貸倒引当金積み増しなどペイオフ対策着実に
自己資本比率4%未満は30JA ―― 農水省(8/7)
 金融機関の健全性の目安となる自己資本比率が国内基準の4%を下回るJAが昨年よりも3増え、平成12事業年度末では30JAになったと7日、農水省が公表した。中でも昨年は10あった0%未満のうち9JAは改善されたものの、新たに今年は15JAが0%未満に落ち込んだため、このクラスは差し引き16に増えた。しかし0%以上4%未満は3減って14JAとなった。これは同省が都道府県を通じ、信用事業を行う全国1358JAについて調査した結果だ。
 JAの不良債権(リスク管理債権)は総額1兆2360億円で、デフレを伴う景気停滞の長期化から、11事業年度より1189億円増えた。
 貸出金が21兆9279億円と昨年より少し減っていることもあり、その中に占める不良債権の割合は、5.6%と0.5ポイント上がった。しかし全国銀行の6.6%、信金・信組の10.4%よりは低い。

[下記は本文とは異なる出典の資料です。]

--- config.mk ---
export PLATFORM = sky130hd
export DESIGN_NAME = DOPE_unit
export DESIGN_NICKNAME = DOPE_unit
export VERILOG_FILES = /design/flow/design.v
export SDC_FILE = /design/flow/constraint.sdc
export NUM_CORES = 4
export LEC_CHECK = 1
export CORE_AREA = 10 10 73 73
export DIE_AREA = 0 0 83 83
export SYNTH_HDL_FRONTEND = slang
--- constraint.sdc ---
current_design DOPE_unit

set clk_period 5.2
set clk_io_pct 0.2

create_clock -name clk0 -period $clk_period

set non_clock_inputs [all_inputs -no_clocks]
set_input_delay [expr $clk_period * $clk_io_pct] -clock clk0 $non_clock_inputs
set_output_delay [expr $clk_period * $clk_io_pct] -clock clk0 [all_outputs]
--- design.v ---
module DOPE_unit	(input			buffer_select,			 
						 input [2:0]	op,
						 input [2:0]	offset,
						 input [7:0]	frame_buffer_0_in,
						 input [7:0]	frame_buffer_1_in,
						 input [7:0]	write_pixel_in,
						 output logic [7:0]	out_pixel,
						 output logic	frame_buffer_0_we,
						 output logic	frame_buffer_1_we);
	logic [7:0] in_pixel, invert_out, out_clamp_pixel;
	logic [3:0] red_pre_clamp, green_pre_clamp, blue_pre_clamp, avg_out, red, green, blue;
	invert 			invert0		(.*, .out_pixel(invert_out));
	add_offset		add_offset0	(.*);
	black_white		black_white0(.*);
	clamp3 clampR(.in(red), .out(out_clamp_pixel[7:5]));
	clamp3 clampG(.in(green), .out(out_clamp_pixel[4:2]));
	clamp2 clampB(.in(blue), .out(out_clamp_pixel[1:0]));
	always_comb
	begin
		if(~buffer_select)
		begin
			in_pixel = frame_buffer_1_in;
			frame_buffer_0_we = 1'b1;
			frame_buffer_1_we = 1'b0;
		end
		else
		begin
			in_pixel = frame_buffer_0_in;
			frame_buffer_0_we = 1'b0;
			frame_buffer_1_we = 1'b1;
		end
		red = 4'h0;
		green = 4'h0;
		blue = 4'h0;
		case(op)
			3'b000	:														 
			begin											
				out_pixel = write_pixel_in;
			end
			3'b001	:	out_pixel = invert_out;						 
			3'b010 :														 
			begin
				red = avg_out;
				green = avg_out;
				blue = avg_out;
				out_pixel = out_clamp_pixel;
			end
			3'b011 	:													 
			begin
				red = red_pre_clamp;
				green = green_pre_clamp;
				blue = blue_pre_clamp;
				out_pixel = out_clamp_pixel;
			end
			default		:													 
			begin											
				out_pixel = in_pixel;
				frame_buffer_0_we = 1'b0;			 
				frame_buffer_1_we = 1'b0;
			end
		endcase
	end
endmodule
module add_offset	(input [7:0] in_pixel,
					 input [2:0] offset,
					 output logic [3:0] red_pre_clamp,
					 output logic [3:0] green_pre_clamp,
					 output logic [3:0] blue_pre_clamp);
	adder_3_3_bit rAdd(.A(in_pixel[7:5]), 				.B(offset), .Sum(red_pre_clamp));
	adder_3_3_bit gAdd(.A(in_pixel[4:2]), 				.B(offset), .Sum(green_pre_clamp));
	adder_3_3_bit bAdd(.A({1'b0, in_pixel[1:0]}), .B(offset), .Sum(blue_pre_clamp));
endmodule
module invert	(input [7:0] in_pixel,
				 			 output logic [7:0] out_pixel);
	assign out_pixel = ~in_pixel;
endmodule
module black_white	(input [7:0]	in_pixel,
					 			output logic [3:0]	avg_out);
	logic [4:0]	summed_pixel_vals;
	adder_3_3_2_bit sum(.A(in_pixel[7:5]), .B(in_pixel[4:2]), .C(in_pixel[1:0]), .Sum(summed_pixel_vals));
	assign avg_out = summed_pixel_vals[4:1];		 
endmodule
module clamp3	(input [3:0] in,
				 			 output logic [2:0] out);
	always_comb
	begin
		if(in[3])
			out = 3'b111;
		else
			out = in[2:0];
	end
endmodule
module clamp2	(input [3:0] in,
				 			 output logic [1:0] out);
	always_comb
	begin
		if(in[3] | in[2])
			out = 2'b11;
		else
			out = in[1:0];
	end
endmodule
module adder_3_3_bit (input   logic[2:0]     A,
                      input   logic[2:0]     B,
                      output  logic[3:0]     Sum);      
		logic	[1:0] carry_int;
		full_adder   bit0(.A(A[0]), .B(B[0]), .Cin(1'b0), .S(Sum[0]), .Cout(carry_int[0]));
    carry_select bit1(.A(A[1]), .B(B[1]), .CI(carry_int[0]), .Sum(Sum[1]), .CO(carry_int[1]));
    carry_select bit2(.A(A[2]), .B(B[2]), .CI(carry_int[1]), .Sum(Sum[2]), .CO(Sum[3]));
endmodule
module adder_4_4_bit (input   logic[3:0]     A,
                      input   logic[3:0]     B,
                      output  logic[4:0]     Sum);      
		logic	[2:0] carry_int;
		full_adder   bit0(.A(A[0]), .B(B[0]), .Cin(1'b0), .S(Sum[0]), .Cout(carry_int[0]));
    carry_select bit1(.A(A[1]), .B(B[1]), .CI(carry_int[0]), .Sum(Sum[1]), .CO(carry_int[1]));
    carry_select bit2(.A(A[2]), .B(B[2]), .CI(carry_int[1]), .Sum(Sum[2]), .CO(carry_int[2]));
    carry_select bit3(.A(A[3]), .B(B[3]), .CI(carry_int[2]), .Sum(Sum[3]), .CO(Sum[4]));
endmodule
module adder_3_3_2_bit (input   logic[2:0]     A,
                        input   logic[2:0]     B,
                        input   logic[1:0]     C,
                        output  logic[4:0]     Sum);      
    logic[3:0] sum_3_3;
		adder_3_3_bit  A_B(.A(A), .B(B), .Sum(sum_3_3));
    adder_4_4_bit  AB_C(.A(sum_3_3), .B({2'b00, C}), .Sum(Sum));
endmodule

 一方、JAは貸倒引当金を608億円積み増し、5208億円とした。これで不良債権に対する比率は42.1%となり、昨年より0.9ポイント向上した。これも全国銀行の35.5%、信金・信組の30%より高く、全体としてJA信用事業の安全性は高いとされる。来年4月のペイオフ解禁に向けた不良債権対応は着実に進んでいるといえそうだ。
 またJAの資産は2兆円増えて81兆円となり、その中に占める不良債権の比率は1.5%と、全国銀行の3.9%、信金・信組の5.5%よりも、ぐんと低く、健全性を示している。
 不良債権の内訳は▽破たん先債権1529億円▽延滞債権(回収の見込みがないとして未収利息を計上しないもの)6086億円▽3カ月以上延滞債権2638億円▽貸出条件緩和債権2107億円。
 JAの自己資本比率は、2%以上4%未満が昨年より2減って10JA、また0%以上2%未満が1減って4JAとなった。
 早期是正措置で4%未満(国際業務を行う金融機関は8%)の金融機関は経営改善計画などを作るよう求められ、最悪の場合は業務停止命令が出される。
 しかし昨年から引き続き0%未満の1JAは、改善計画を知事に認定され、増資や、JAグループの財務的支援で計画達成が確実視されている。また新たに0%未満に陥った15JAも計画を提出し、改善に取り組み中のため、いずれも業務停止命令は出ていない。
 なお農林中金・信連の場合は、不良債権の割合が総資産対比で1%、貸出金対比で4.1%と低く、また不良債権に対する貸倒引当金の割合は約48%と銀行などに比べてぐんと高い。